Germany's SAP said Saturday that it had to revise down its reported first-half net profit, taking into account losses by 20-percent-owned Commerce One.
In an advance release of an article from its Tuesday edition, Berliner Zeitung said the supervisory office would examine whether SAP should have issued the profit revision earlier as it could influence the company's share price.
There was no comment immediately available from the supervisory office.
A spokesman for SAP says the company saw nothing in the revision that could have moved its share price and required it to issue a formal announcement over the stock exchange's electronic information service.
Reuters reported the profit revision after confirming the contents of a newspaper article with SAP on Saturday.

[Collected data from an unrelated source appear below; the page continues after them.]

This design comes from an exercise in tuning for small area, a short achievable clock period and few clock cycles per item on the open sky130 flow, not from production work.
Where RTL was checked, it was by simulation tests only, not by an equivalence proof against the original.
Power is estimated from default activity; no workload was simulated.

==> 05-02 <==
==> flow/design.v <==
package second_pipe_pkg;
    typedef enum logic [5-1:0] {
        op_none = 5'd0,
        op_add  = 5'd1,
        op_addu = 5'd2,
        op_sub  = 5'd3,
        op_subu = 5'd4,
        op_slt  = 5'd5,
        op_sltu = 5'd6,
        op_and  = 5'd7,
        op_or   = 5'd8,
        op_xor  = 5'd9,
        op_nor  = 5'd10,
        op_sll  = 5'd11,
        op_srl  = 5'd12,
        op_sra  = 5'd13,
        op_lui  = 5'd14
    } alu_op_t;
    typedef struct packed {
        alu_op_t                op;
        logic [32-1:0]     a;
        logic [32-1:0]     b;
        logic                   wr_en;
        logic [5-1:0] wr_addr;
        logic [14-1:0]      exc;
    } dec_t;
    typedef struct packed {
        logic                   wr_en;
        logic [5-1:0] wr_addr;
        logic [32-1:0]     wr_data;
        logic [14-1:0]      exc;
    } res_t;
endpackage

Analysts say the revision was a non-cash accounting charge, below the operating line and did not affect the group's profitability.
"It makes no difference to the cash flow or the profitability of the business," says Credit Suisse First Boston analyst Matthew Hammond. "We consider it largely immaterial."
SAP on Monday clarified the downward revision to its first-half net profit was around $90 million, rather than the $78.12 million figure a company spokesman gave on Saturday.
The revision came after Commerce One, which makes software that powers online marketplaces, on Thursday reported a greater than expected net loss of $2.06 billion in the second quarter, including charges. It cited in part the global economic slowdown.
SAP also reported its second-quarter and first-half results on Thursday.